15.1.2. crate_anon.anonymise.anonregex


Copyright (C) 2015-2018 Rudolf Cardinal (rudolf@pobox.com).

This file is part of CRATE.

CRATE is free software: you can redistribute it and/or modify it under the terms of the GNU General Public License as published by the Free Software Foundation, either version 3 of the License, or (at your option) any later version.

CRATE is distributed in the hope that it will be useful, but WITHOUT ANY WARRANTY; without even the implied warranty of MERCHANTABILITY or FITNESS FOR A PARTICULAR PURPOSE. See the GNU General Public License for more details.

You should have received a copy of the GNU General Public License along with CRATE. If not, see <http://www.gnu.org/licenses/>.


class crate_anon.anonymise.anonregex.TestAnonRegexes(methodName='runTest')[source]
crate_anon.anonymise.anonregex.escape_literal_string_for_regex(s: str) → str[source]

Escape any regex characters.

Start with -> \
… this should be the first replacement in REGEX_METACHARS.
crate_anon.anonymise.anonregex.get_anon_fragments_from_string(s: str) → List[str][source]
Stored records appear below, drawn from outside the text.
### src/rtl/hazard_scoreboard_if.sv
// hazard_scoreboard_if: bundle between the ID/EX stage and the hazard scoreboard.
// The master side (pipeline) drives the EX instruction description, the per-stage
// results and branch resolution. The slave side (scoreboard) returns stall, flush,
// operand forwarding and the stall counter.
interface hazard_scoreboard_if #(
    parameter int DW    = 24,
    parameter int AW    = 4,
    parameter int NSRC  = 3,
    parameter int DEPTH = 2
);
    logic                  ex_valid;
    logic [NSRC*AW-1:0]    ex_src;
    logic [NSRC-1:0]       ex_src_used;
    logic                  ex_wr;
    logic [AW-1:0]         ex_rd;
    logic                  ex_load;
    logic [DEPTH*DW-1:0]   stage_data;
    logic                  branch_taken;
    logic                  stall;
    logic                  flush;
    logic [NSRC-1:0]       fwd_en;
    logic [NSRC*DW-1:0]    fwd_data;
    logic [31:0]           stall_cnt;

    modport master (
        output ex_valid, ex_src, ex_src_used, ex_wr, ex_rd, ex_load,
               stage_data, branch_taken,
        input  stall, flush, fwd_en, fwd_data, stall_cnt
    );

    modport slave (
        input  ex_valid, ex_src, ex_src_used, ex_wr, ex_rd, ex_load,
               stage_data, branch_taken,
        output stall, flush, fwd_en, fwd_data, stall_cnt
    );
endinterface

### src/rtl/hazard_scoreboard.sv
// hazard_scoreboard: tracks destination tags of in-flight instructions over DEPTH
// post-EX stages and resolves operand hazards for the instruction sitting in EX.
// Produces the global stall, per-operand forward selects/data, the branch flush
// and a saturating stall-cycle counter.
//
// Build option: define HZD_BYPASS_EN to enable forwarding from the tracked stages.
// Without it, fwd_en/fwd_data are held at zero and any matching producer stalls
// EX until it has retired out of stage DEPTH (the register file is write-through).
module hazard_scoreboard #(
    parameter int DW         = 24,
    parameter int AW         = 4,
    parameter int NSRC       = 3,
    parameter int DEPTH      = 2,
    parameter int LOAD_STAGE = 2
) (
    input  logic                 clk,
    input  logic                 rst,
    hazard_scoreboard_if.slave   hz
);

    // Tag pipeline state: index 0 is stage 1 (EX/MEM), index DEPTH-1 is MEM/WB.
    logic [DEPTH-1:0] valid_q, valid_d;
    logic [DEPTH-1:0] wr_q,    wr_d;
    logic [DEPTH-1:0] load_q,  load_d;
    logic [AW-1:0]    rd_q [DEPTH];
    logic [AW-1:0]    rd_d [DEPTH];

    logic [31:0]      stall_cnt_q, stall_cnt_d;

    // Per-operand resolution results.
    logic [NSRC-1:0]    op_hit;     // youngest matching producer exists
    logic [NSRC-1:0]    op_ready;   // that producer's value is available
    logic [NSRC*DW-1:0] op_data;    // that producer's stage result
    logic [NSRC-1:0]    op_haz;     // operand cannot proceed this cycle
    logic [NSRC-1:0]    op_fwd;     // operand is served from a stage

    logic stall_c;
    logic enter_c;

    generate
        for (genvar gi = 0; gi < NSRC; gi++) begin : g_op
            logic [AW-1:0] src;
            logic          hit;
            logic          ready;
            logic [DW-1:0] data;

            assign src = hz.ex_src[gi*AW +: AW];

            // Scan oldest to youngest so the youngest (lowest stage) match wins.
            always_comb begin
                hit   = 1'b0;
                ready = 1'b0;
                data  = '0;
                for (int k = DEPTH - 1; k >= 0; k--) begin
                    if (hz.ex_valid && hz.ex_src_used[gi] &&
                        valid_q[k] && wr_q[k] && (rd_q[k] == src)) begin
                        hit   = 1'b1;
                        // Loads only have data from LOAD_STAGE onward.
                        ready = !load_q[k] || ((k + 1) >= LOAD_STAGE);
                        data  = hz.stage_data[k*DW +: DW];
                    end
                end
            end

            assign op_hit[gi]             = hit;
            assign op_ready[gi]           = ready;
            assign op_data[gi*DW +: DW]   = data;

`ifdef HZD_BYPASS_EN
            assign op_haz[gi]             = hit && !ready;
            assign op_fwd[gi]             = hit && ready;
            assign hz.fwd_data[gi*DW +: DW] = op_fwd[gi] ? data : '0;
`else
            // Without bypass any in-flight producer blocks the read until it retires.
            assign op_haz[gi]             = hit;
            assign op_fwd[gi]             = 1'b0;
            assign hz.fwd_data[gi*DW +: DW] = '0;
`endif
        end
    endgenerate

`ifndef HZD_BYPASS_EN
    // Readiness and stage data only matter when forwarding is built in.
    logic unused_nobypass;
    assign unused_nobypass = ^{op_ready, op_data};
`endif

    // A taken branch kills EX, so it never waits on operands.
    assign stall_c = (|op_haz) && !hz.branch_taken;
    assign enter_c = hz.ex_valid && !stall_c && !hz.branch_taken;

    assign hz.stall     = stall_c;
    assign hz.flush     = hz.branch_taken;
    assign hz.fwd_en    = op_fwd;
    assign hz.stall_cnt = stall_cnt_q;

    // Next tag-pipeline contents: EX (or a bubble) into stage 1, older stages shift.
    always_comb begin
        valid_d   = '0;
        wr_d      = '0;
        load_d    = '0;
        for (int k = 0; k < DEPTH; k++) begin
            rd_d[k] = '0;
        end
        valid_d[0] = enter_c;
        wr_d[0]    = hz.ex_wr;
        load_d[0]  = hz.ex_load;
        rd_d[0]    = hz.ex_rd;
        for (int k = 1; k < DEPTH; k++) begin
            valid_d[k] = valid_q[k-1];
            wr_d[k]    = wr_q[k-1];
            load_d[k]  = load_q[k-1];
            rd_d[k]    = rd_q[k-1];
        end
    end

    // Tag pipeline registers; stage DEPTH drops off the end (retires) each clock.
    always_ff @(posedge clk or posedge rst) begin
        if (rst) begin
            valid_q <= '0;
            wr_q    <= '0;
            load_q  <= '0;
            for (int k = 0; k < DEPTH; k++) begin
                rd_q[k] <= '0;
            end
        end else begin
            valid_q <= valid_d;
            wr_q    <= wr_d;
            load_q  <= load_d;
            for (int k = 0; k < DEPTH; k++) begin
                rd_q[k] <= rd_d[k];
            end
        end
    end

    // Saturating count of stalled cycles.
    always_comb begin
        stall_cnt_d = stall_cnt_q;
        if (stall_c && (stall_cnt_q != 32'hFFFF_FFFF)) begin
            stall_cnt_d = stall_cnt_q + 32'd1;
        end
    end

    // Stall counter register.
    always_ff @(posedge clk or posedge rst) begin
        if (rst) begin
            stall_cnt_q <= '0;
        end else begin
            stall_cnt_q <= stall_cnt_d;
        end
    end

endmodule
Takes a complex string, such as a name or address with its components separated by spaces, commas, etc., and returns a list of substrings to be used for anonymisation. - For example, from “John Smith”, return [“John”, “Smith”];

from “John D’Souza”, return [“John”, “D”, “Souza”]; from “42 West Street”, return [“42”, “West”, “Street”].
  • Try the examples listed below the function.
  • Note that this is a LIBERAL algorithm, i.e. one prone to anonymise too much (e.g. all instances of “Street” if someone has that as part of their address).
  • NOTE THAT WE USE THE “WORD BOUNDARY” FACILITY WHEN REPLACING, AND THAT TREATS APOSTROPHES AND HYPHENS AS WORD BOUNDARIES. Therefore, we don’t need the largest-level chunks, like D’Souza.
crate_anon.anonymise.anonregex.get_code_regex_elements(s: str, liberal: bool = True, very_liberal: bool = True, at_word_boundaries_only: bool = True, at_numeric_boundaries_only: bool = False) → List[str][source]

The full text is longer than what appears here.